Francis Crick Lecture 2019 given by Dr Gregory Jefferis
How does the genome encode behaviour through the development of the nervous system? What makes male and female brains different? What is different about brain circuits for learned and unlearned behaviour?
Gregory Jefferis will provide answers to these questions from his group's work on the fruit fly, Drosophila. They are using the latest technologies to study animal behaviour and to monitor and perturb neurons. They are also using the new science of connectomics to map the neuronal wiring diagram of this tiny but sophisticated brain. Together this is revealing some of the core logic by which brains process information and control behaviour, principles that are likely shared all the way to humans.

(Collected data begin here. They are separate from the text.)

<file path="src/rtl/operand_entry_ctrl.sv">
// operand_entry_ctrl: front-panel nibble entry of NUM_OPS operands, ALU
// launch with start/done handshake and timeout, and a paged hex display.
// In : clk, rst_n, key_enter_n/key_run_n/key_page_n (raw, active low),
//      sel_i, digit_i, oper_i, alu_done_i, result_i
// Out: operands_o, oper_o, start_o, busy_o, result_o, result_valid_o,
//      err_o, nib_ptr_o, disp_o
module operand_entry_ctrl #(
  parameter int WIDTH   = 32,
  parameter int NUM_OPS = 2,
  parameter int OPER_W  = 3,
  parameter int DIGITS  = 4,
  parameter int TIMEOUT = 255,
  localparam int NIBS   = WIDTH / 4,
  localparam int NIB_W  = (NIBS > 1) ? $clog2(NIBS) : 1
) (
  input  logic                     clk,
  input  logic                     rst_n,
  input  logic                     key_enter_n,
  input  logic                     key_run_n,
  input  logic                     key_page_n,
  input  logic [1:0]               sel_i,
  input  logic [3:0]               digit_i,
  input  logic [OPER_W-1:0]        oper_i,
  input  logic                     alu_done_i,
  input  logic [WIDTH-1:0]         result_i,
  output logic [NUM_OPS*WIDTH-1:0] operands_o,
  output logic [OPER_W-1:0]        oper_o,
  output logic                     start_o,
  output logic                     busy_o,
  output logic [WIDTH-1:0]         result_o,
  output logic                     result_valid_o,
  output logic                     err_o,
  output logic [NIB_W-1:0]         nib_ptr_o,
  output logic [4*DIGITS-1:0]      disp_o
);

  localparam int PW     = 4 * DIGITS;
  localparam int PAGES  = WIDTH / PW;
  localparam int PAGE_W = (PAGES > 1) ? $clog2(PAGES) : 1;
  localparam int CNT_W  = $clog2(TIMEOUT + 1);

  typedef enum logic {S_IDLE, S_WAIT} state_t;

  // Bit order in key vectors: [0] enter, [1] run, [2] page.
  logic [2:0] ks1, ks2, kprev, press;
  logic       enter_p, run_p, page_p;

  always_ff @(posedge clk or negedge rst_n) begin
    if (!rst_n) begin
      ks1   <= '1;
      ks2   <= '1;
      kprev <= '1;
    end else begin
      ks1   <= {key_page_n, key_run_n, key_enter_n};
      ks2   <= ks1;
      kprev <= ks2;
    end
  end

  // Falling edge of the synchronised key: one pulse per press.
  assign press   = ~ks2 & kprev;
  assign enter_p = press[0];
  assign run_p   = press[1];
  assign page_p  = press[2];

  logic [1:0]        sel_q;
  logic [PAGE_W-1:0] page_q;
  logic [WIDTH-1:0]  stg_q [NUM_OPS];
  logic [WIDTH-1:0]  stg_n [NUM_OPS];
  logic              sel_hit, wr_en;

  assign sel_hit = (sel_i == sel_q);
  assign wr_en   = enter_p & sel_hit & (int'(sel_q) < NUM_OPS);

  always_comb begin
    for (int i = 0; i < NUM_OPS; i++) begin
      stg_n[i] = stg_q[i];
      for (int n = 0; n < NIBS; n++) begin
        if (wr_en && int'(sel_q) == i && int'(nib_ptr_o) == n)
          stg_n[i][n*4 +: 4] = digit_i;
      end
    end
  end

  always_ff @(posedge clk or negedge rst_n) begin
    if (!rst_n) begin
      sel_q     <= '0;
      page_q    <= '0;
      nib_ptr_o <= '0;
      for (int i = 0; i < NUM_OPS; i++)
        stg_q[i] <= '0;
    end else begin
      for (int i = 0; i < NUM_OPS; i++)
        stg_q[i] <= stg_n[i];
      // First Enter on a new selection only selects.
      if (enter_p && !sel_hit) begin
        sel_q     <= sel_i;
        nib_ptr_o <= '0;
        page_q    <= '0;
      end else begin
        if (wr_en)
          nib_ptr_o <= (int'(nib_ptr_o) == NIBS - 1) ?
                       '0 : nib_ptr_o + 1'b1;
        if (page_p)
          page_q <= (int'(page_q) == PAGES - 1) ?
                    '0 : page_q + 1'b1;
      end
    end
  end

  logic [WIDTH-1:0]         src;
  logic [PW-1:0]            disp_n;
  logic [NUM_OPS*WIDTH-1:0] stg_flat;

  always_comb begin
    src = '0;
    for (int i = 0; i < NUM_OPS; i++)
      if (int'(sel_i) == i) src = stg_q[i];
    if (int'(sel_i) == NUM_OPS) src = result_o;
    disp_n = '0;
    for (int p = 0; p < PAGES; p++)
      if (int'(page_q) == p) disp_n = src[p*PW +: PW];
  end

  always_comb begin
    stg_flat = '0;
    for (int i = 0; i < NUM_OPS; i++)
      stg_flat[i*WIDTH +: WIDTH] = stg_q[i];
  end

  state_t           state_q;
  logic [CNT_W-1:0] cnt_q;

  always_ff @(posedge clk or negedge rst_n) begin
    if (!rst_n) begin
      state_q        <= S_IDLE;
      cnt_q          <= '0;
      operands_o     <= '0;
      oper_o         <= '0;
      start_o        <= 1'b0;
      busy_o         <= 1'b0;
      result_o       <= '0;
      result_valid_o <= 1'b0;
      err_o          <= 1'b0;
      disp_o         <= '0;
    end else begin
      disp_o <= disp_n;
      case (state_q)
        S_IDLE: begin
          if (run_p) begin
            operands_o     <= stg_flat;
            oper_o         <= oper_i;
            start_o        <= 1'b1;
            busy_o         <= 1'b1;
            result_valid_o <= 1'b0;
            err_o          <= 1'b0;
            cnt_q          <= '0;
            state_q        <= S_WAIT;
          end
        end
        S_WAIT: begin
          start_o <= 1'b0;
          // Done alongside start_o belongs to no launch of ours.
          if (alu_done_i && !start_o) begin
            result_o       <= result_i;
            result_valid_o <= 1'b1;
            busy_o         <= 1'b0;
            state_q        <= S_IDLE;
          end else if (cnt_q == CNT_W'(TIMEOUT - 1)) begin
            err_o   <= 1'b1;
            busy_o  <= 1'b0;
            state_q <= S_IDLE;
          end else begin
            cnt_q <= cnt_q + 1'b1;
          end
        end
        default: state_q <= S_IDLE;
      endcase
    end
  end

endmodule
</file>
<file path="config.mk">
export PLATFORM = sky130hd
export DESIGN_NAME = operand_entry_ctrl
export DESIGN_NICKNAME = d
export VERILOG_FILES = /design/src/rtl/operand_entry_ctrl.sv
export SDC_FILE = /design/constraint.sdc
export NUM_CORES = 1
export LEC_CHECK = 0
export ABC_AREA = 1
export CAP_MARGIN = 20
export CORE_MARGIN = 2
export CORE_UTILIZATION = 60
export CTS_CLUSTER_SIZE = 24
export DETAILED_ROUTE_END_ITERATION = 10
export DONT_BUFFER_PORTS = 1
export MAX_ROUTING_LAYER = met4
export PLACE_DENSITY = 0.79
export SYNTH_ARGS = -nofsm -noshare
export SYNTH_HDL_FRONTEND = slang
export SYNTH_SLANG_ARGS = --single-unit
</file>
<file path="constraint.sdc">
create_clock -name clk -period 1.7 [get_ports clk]
set_input_delay 0.425 -clock clk [delete_from_list [all_inputs] [get_ports clk]]
set_output_delay 0.425 -clock clk [all_outputs]
set_load 0.1 [all_outputs]
</file>
# Word level (Yosys, flattened, before mapping)
# Index checks and enable logic that the tools add are counted.
# totals
output_inout_bits,122
input_bits,47
regBits,207
elab_cells,121
# op_classes
eq_ne,18
n_reduce_logical,33
n_mux,29
n_lt_le_gt_ge,1
bitwise_logic,5
addsub,3
# op_table
operator,n
$mux 32,3
$mux 8,3
$logic_and 1x1->1,20
$mux 16,1
$pmux 8 s2,1
$mux 1,13
$eq 3x3->1 const B,4
$pmux 1 s2,5
$mux 3,3
$add 8x1->8 const B,1
$eq 8x8->1 const B,1
$reduce_and 2->1,4
$eq 2x2->1 const B,3
$eq 3x2->1 const B,2
$ne 2x2->1 const B,3
$reduce_and 3->1,2
$logic_not 2->1,2
$ne 2x1->1 const B,2
$reduce_bool 2->1,2
$add 3x1->3 const B,1
$and 3x3->3,1
$eq 3x1->1 const B,1
$logic_not 3->1,1
$ne 3x1->1 const B,1
7 further kinds,9

# Depth between registers and ports, before layout
# Gate-level depths: netlist of run 1.
# logic_depth
depth_word,6
ltp_mapped,9
ltp_nobuf,8

# Worst setup path after synthesis of run 1
# OpenSTA, ideal clock, no wires.
# synth_timing
path_type,register to register
startpoint,reg nib_ptr_o[0]
endpoint,"reg stg_q, in the netlist stg_flat[6]"
arrival_time_ns,1.824
path_slack_ns,-0.258
required_ns,1.565
path_buffers,0
stages_incl_launch_ff,7
setup_ns,0.135
cell_sequence,dfrtp_1 -> ha_1 -> inv_1 -> nor2_1 -> nand3_4 -> nand2_1 -> o21ai_0
# synth_between
elab_chain_len,2
# synth_lines
element,line_no,rtl
"start, declared",33,"output logic [NIB_W-1:0] nib_ptr_o,"
"start signal, assigned",102,nib_ptr_o <= (int'(nib_ptr_o) == NIBS - 1) ?
$eq 3x2->1,79,if (wr_en && int'(sel_q) == i && int'(nib_ptr_o) == n)
$logic_and 1x1->1,79,
"end signal, assigned by index",94,stg_q[i] <= stg_n[i];
"end, declared",68,logic [WIDTH-1:0] stg_q [NUM_OPS];
# No other way between the ends.
# A chain may end at the register's enable or synchronous reset.

# Worst setup path in the final report of run 1
# layout_timing
startpoint,reg kprev[0]
endpoint,"reg stg_q, in the netlist stg_flat[53]"
# layout_between
elab_chain_len,5
# layout_lines
element,line_no,rtl
"start, declared",45,"logic [2:0] ks1, ks2, kprev, press;"
"start signal, assigned",56,kprev <= ks2;
$and 3x3->3,61,assign press = ~ks2 & kprev;
$and 1x1->1 (2 in series),73,assign wr_en = enter_p & sel_hit & (int'(sel_q) < NUM_OPS);
$logic_and 1x1->1 (2 in series),79,
# No other way between the ends.

==> results of run 1 <==
final cells by class:
type	count	area [um2]
sequential	207	5200
fill	942	3600
multi-input combinational	595	2880
timing repair buffer	149	1230
clock buffer	32	649
inverter	115	438
tap	184	230
clock inverter	8	140
metal layers:
metal	GRT usage (%)	vias to the layer above	share of wire, %
met4	13.4	0	4.2
met3	7.09	77	9.8
li1	-	3330	-
met5	-	-	0
met1	42.0	3506	40
met2	49.6	406	46
timing repair:
item | in CTS | in global routing
endpoints found under the hold margin | 210 | 207
gates resized for setup | 1 | 2
setup endpoints to repair | 1 | 23
sequential cells by signal (all words and copies together), names as in the netlist, 2 cells and up:
name	count
stg_flat	64
ks2	3
nib_ptr_o	3
cnt_q	8
ks1	3
kprev	3
oper_o	3
disp_o	16
sel_q	2
operands_o	64
result_o	32
how the worst max path moves through the flow:
stage | from | endpoint | slack (ns) | cells past startpoint
CTS | kprev[0] | stg_flat[53] | 0.02 | 7
detailed placement | kprev[0] | stg_flat[62] | 0.1 | 7
floorplan | nib_ptr_o[0] | stg_flat[6] | 0.06 | 6
finish | kprev[0] | stg_flat[53] | -0.01 | 7
global route | kprev[0] | stg_flat[51] | -0.09 | 7
global placement | kprev[0] | stg_flat[46] | 0.18 | 7
power breakdown:
group	total [uW]	internal [uW]	switching, uW	leakage (uW)
clock network	5140	3250	1880	0.000390
registers	6200	5720	489	0.00275
logic	8460	1620	6840	0.00202
metrics by stage:
step           cell area, um2  total power [uW]  utilization (%)
2_1_floorplan            8730             12600                -
3_3_place_gp             9930             14500             69.1
3_5_place_dp             9930             14600             69.1
4_1_cts                 10800             19800             74.9
5_1_grt                 10800             20500             74.9
6_report                10800             19800             74.9
critical path: cells and delay by family, from the launching register on:
family	cells	cell delay (ns)
AO/OA/AOI/OAI	1	0.11
buffers and inverters	2	0.24
AND/OR/NAND/NOR	4	0.69
flip-flops	1	0.52
cells by family (layout without fill, tap and decap cells):
kind of cell               Yosys count  count (layout)  synth area share (%)
xor gates and xnor gates             2               2                 0.201
buffers and inverters              158             304                  7.66
AOI/OAI and AO/OA                  221             221                  12.9
and+or+nand+nor                    364             364                  18.5
DFF                                207             207                  59.5
adders and majority gates            8               8                  1.15
cell usage in the layout, fill, tap and decap left out, drive strengths merged, types with 4 or more instances in the layout:
master  synthesis  layout
nand2         251     251
o22ai          14      14
dfrtp         198     198
buf            26     146
bufinv          0       4
clkinv          1       5
clkbuf         17      32
nand3          50      50
inv           114     114
dfstp           9       9
o21ai         202     202
ha              8       8
nor2           60      60
==> impl_metrics.yaml, run 1 <==
worst_hold_path:
  min_path_type: "in -> async"
yosys:
  synth_commonest_cells: "249 x nand2_1, 198 x dfrtp_1, 188 x o21ai_0"
  synth-edff-count: 0
  netlist.area_leader.share_pct: 56.8
  syn_area_per_cell_um2: 9.08
  ys_types: 30
  ys_ff_latch: 207
  async_reset_ff_share_pct: 100
  synth_warnings: 0
  synth_area_leader_cell: "dfrtp_1"
  synthCells: 960
  synth.area.top_cells: "dfrtp_1 57%, o21ai_0 11%, nand2_1 11%"
  ys.flop_type: "dfrtp_1"
  yosysSeqAreaShare_pct: 59.5
  synth_most_common_cell: "nand2_1"
  synth_fp_nets: 1015
  syn_area_um2: 8720
drt:
  drt-initial-drc-count: 646
  drt-wirelength-per-cell_um: 18.6
  post-route-drc-count: 0
  drt-pass1-iter-count: 6
  via_per_inst: 5.67
  antenna_left: 0
  routed_wl_um: 24000
  vias: 7319
place:
  hpwlAfterDp_um: 16100
  routabilityCongestion: 0.917
  placed_cells: 1247
  pre_cts_ws_ns: 0.0974
  port_buffers: 0
floorplan:
  start_util_pct: 60.7
  row_count: 44
  die_area_um2: 15500
  io_pins: 169
  core_area_um2: 14400
  dieWidth_um: 125
  die_h_um: 125
layout:
  antenna_cells: 0
  nets: 1145
  fin_cells: 1290
  syn_to_final_growth_pct: 23.5
  drive_gt1_share_pct: 19.9
critical_path:
  critPathRequiredTime_ns: 2.06
  r2r.worst_path.cells: 7
  reg2reg_slack_ns: -0.01
  critPathSlowestCell: "dfstp_2"
  criticalPathCategory: "reg -> reg"
  worst-path-max-fanout: 13
  worstReg2RegStart: "kprev[0]"
  r2r_end: "stg_flat[53]"
  cp_data_arrival_time_ns: 2.08
  start_kind: "flop"
  max_stage_delay_ns: 0.52
  crit_chain: "inv_1 -> nor2_4 -> nand3_4 -> inv_6 -> nand3_1 -> nand2_1 -> o21ai_0"
  crit_path_end_kind: "flop"
clock_network:
  cts_sinks: 207
  cts_made_buffers: 22
  htreeDepth: 1
  clk_latency_ns: 0.50
  hold_buffers: 3
  clk_pin_slew_worst_paths_ns: 0.06
  cts.path.max_buffers: 3
  clockRootBuffer: "clkbuf_16"
  cts_setup_buffers: 0
  cts_tree: "yes"
power:
  p_leak_uw: 0.00516
  ir_drop_mv: 1.58
  power_density_nw_per_um2: 1840
timing:
  worstMarginPinSlew_ns: 0.552
  setup_viol: 1
  slew_headroom_pct: 63.1
  finalSetupTns_ns: -0.0125
  holdWs_ns: -0.375
  final_max_slew_viol_count: 0
  worst_slack_ns: -0.0125
  rsz0062_at_grt: "yes"
  clock_skew_ns: 0.0146
  period_share_pct: 101
  max_freq_ghz: 0.584
  finalHoldViolCount: 207
  period_needed_ns: 1.71
outcome:
  violations: "hold timing, setup timing"
  status: "finished, violations left"
global_routing:
  grt_pass1_wl_um: 38600
  grt_start_max_net_pins: 208
  grt_antenna_before_repair: 0
  globalRouteTotalUtil_pct: 32.2
  grt_overflow: 0
  first_global_vias: 7240
run:
  drv_cap: 0
Note: power is estimated with default switching activity, not from simulation.
==> run 2, diff against run 1 <==
- CELL_PAD_IN_SITES_DETAIL_PLACEMENT: unset -> 2
- CELL_PAD_IN_SITES_GLOBAL_PLACEMENT: unset -> 2
- CORE_UTILIZATION: 60 -> 38
- PLACE_DENSITY: 0.79 -> 0.81
==> run 2 against run 1 <==
Compared with the run above: worst hold slack got worse by 0.025 ns; the flow still finishes with violations (hold timing, setup timing); first-iteration DRC count fell by 32%; final cell count rose by 8.5%; critical path type unchanged; worst setup slack got worse by 0.056 ns; total power rose by 1.5%; largest power group unchanged; global-route usage fell by 2.3 points.
==> impl_metrics.yaml, run 2 (synthesis results as in run 1) <==
timing:
  period_share_pct: 104
  finalHoldViolCount: 207
  slew_headroom_pct: 60.2
  final_max_slew_viol_count: 0
  setup_viol: 1
  rsz0062_at_grt: "yes"
  max_freq_ghz: 0.566
  worstMarginPinSlew_ns: 0.596
  holdWs_ns: -0.400
  worst_slack_ns: -0.0683
  clock_skew_ns: 0.0156
  period_needed_ns: 1.77
critical_path:
  critPathSlowestCell: "dfrtp_1"
  reg2reg_slack_ns: -0.07
  critPathRequiredTime_ns: 2.07
  path_delay_family: "flip-flops"
  worstReg2RegStart: "state_q"
  start_kind: "flop"
  cp_data_arrival_time_ns: 2.14
  r2r.worst_path.cells: 5
  criticalPathCategory: "reg -> reg"
  r2r_end: "operands_o[40]"
  crit_chain: "inv_2 -> nand2_2 -> nand2_8 -> buf_12 -> o21ai_0"
  path_buf_inv: 2
  crit_path_end_kind: "flop"
  max_stage_delay_ns: 0.49
  worst-path-max-fanout: 55
power:
  p_leak_uw: 0.00516
  intPower_uw: 10300
  power_frac_comb_pct: 43.2
  power_density_nw_per_um2: 1840
  pwr-share-seq_pct: 31.5
  p_sw_uw: 9800
  switching_share_pct: 48.8
  clockPowerShare_pct: 25.3
  ir_drop_mv: 1.02
clock_network:
  cts_tree: "yes"
  clk_latency_ns: 0.52
  cts.path.max_buffers: 3
  cts_made_buffers: 24
  hold_buffers: 3
  htreeDepth: 1
  clockRootBuffer: "clkbuf_16"
  clk_pin_slew_worst_paths_ns: 0.07
  cts_sinks: 207
outcome:
  violations: "hold timing, setup timing"
  status: "finished, violations left"
floorplan:
  start_util_pct: 38.6
  dieWidth_um: 155
  die_h_um: 155
  core_area_um2: 22600
  io_pins: 169
  row_count: 55
  die_area_um2: 24200
place:
  pre_cts_ws_ns: 0.0141
  routabilityCongestion: 0.791
  port_buffers: 0
  placed_area_um2: 10000
  hpwlAfterDp_um: 22100
drt:
  vias: 7587
  drt-wirelength-per-cell_um: 24.9
  routed_wl_um: 34900
  via_per_inst: 5.42
  drt-pass1-iter-count: 4
  post-route-drc-count: 0
  antenna_left: 0
  drt-initial-drc-count: 439
layout:
  final_area_um2: 10900
  final_cell_mix: "249 x nand2_1, 194 x dfrtp_1, 184 x o21ai_0"
  nets: 1152
  drive_gt1_share_pct: 20.4
  final_common_cell: "nand2_1"
  syn_to_final_growth_pct: 25.3
  antenna_cells: 0
worst_hold_path:
  min_path_type: "in -> async"
global_routing:
  grt_antenna_before_repair: 0
  grt_pass1_wl_um: 53100
  globalRouteTotalUtil_pct: 30.0
  grt_start_max_net_pins: 208
  first_global_vias: 8593
  grt_overflow: 0
run:
  drv_cap: 0
## run 2: cell count changes in the layout (fill, tap and decap cells not counted), sizes merged
cell / previous run / this run
clkinv: 5 / 3
clkbuf: 32 / 42
bufinv: 4 / 0
buf: 146 / 151
## run 2: worst register-to-register path: stages (launching register included)
cell and delay [ns]:
dfrtp_1 0.49, inv_2 0.15, nand2_2 0.19, nand2_8 0.12, buf_12 0.21, o21ai_0 0.45
## run 2: final cells by class
cell class | instances | area, um2
clock buffer | 42 | 749
sequential | 207 | 5200
inverter | 115 | 445
multi-input combinational | 595 | 2920
tap | 285 | 357
fill | 2396 | 11600
timing repair buffer | 154 | 1260
clock inverter | 2 | 10.0
## run 2: per-layer routing
metal	global-route usage (%)	up-vias	share of wire [%]
met1	34.8	3924	38
met5	-	-	0
met2	51.9	242	51
li1	-	3332	-
met3	4.90	89	5.1
met4	12.0	0	5.0
## run 2: worst max-delay path by stage
stage                      start              to  slack [ns]  cells after the start
floorplan           nib_ptr_o[0]     stg_flat[6]        0.06                      6
global placement        kprev[0]    stg_flat[60]        0.16                      7
detailed placement      cnt_q[0]        cnt_q[2]        0.01                      7
CTS                     kprev[0]    stg_flat[50]      -0.002                      7
global route             state_q  operands_o[40]       -0.12                      5
finish                   state_q  operands_o[40]       -0.07                      5
## run 2: through the flow
step | hold slack [ns] | cells | power, uW | utilization (%) | setup TNS [ns]
floorplan | 0.129 | 960 | 12600 | - | 0
global placement | 0.137 | 1351 | 14500 | 44.5 | 0
detailed placement | 0.138 | 1351 | 14800 | 44.5 | 0
CTS | -0.413 | 1398 | 20100 | 48.0 | -0.00362
global route | -0.420 | 1400 | 20800 | 48.4 | -0.150
finish | -0.400 | 1400 | 20100 | 48.4 | -0.0683
## run 2: what timing repair did
action | CTS | global route
pin swaps | 0 | 0
setup buffers | 0 | 2
hold endpoints to repair | 210 | 207
endpoints found under the setup margin | 18 | 31
gates resized for setup | 7 | 14
## run 2: power by group through the flow
stage          Clock [uW]  Sequential (uW)  Combinational [uW]
3_5_place_dp            0             6350                8480
6_report             5080             6320                8690
2_1_floorplan           0            10800                1800
3_3_place_gp            0             6280                8270
5_1_grt              5340             6400                9080
4_1_cts              5160             6310                8640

The prize lecture will be webcast live and the video recording of the event will be available shortly after the event.
Attending the event
- Free to attend
- No registration required
- Doors open from 6pm and seats are allocated on a first-come, first-served basis
- This event may be popular and entry cannot be guaranteed
- Live subtitles will be available
- British Sign Language interpretation will be available on request. Please let the Events team know if you plan to attend at least two weeks prior to the event
- Travel and accessibility information
The Francis Crick Medal and Lecture is awarded annually in any field in the biological sciences. Preference is given to genetics, molecular biology and neurobiology, the general areas in which Francis Crick worked, and to fundamental theoretical work, which was the hallmark of Crick’s science.
The Francis Crick Medal and Lecture 2019 is awarded to Dr Gregory Jefferis for his fundamental discoveries concerning the development and functional logic of sensory information processing.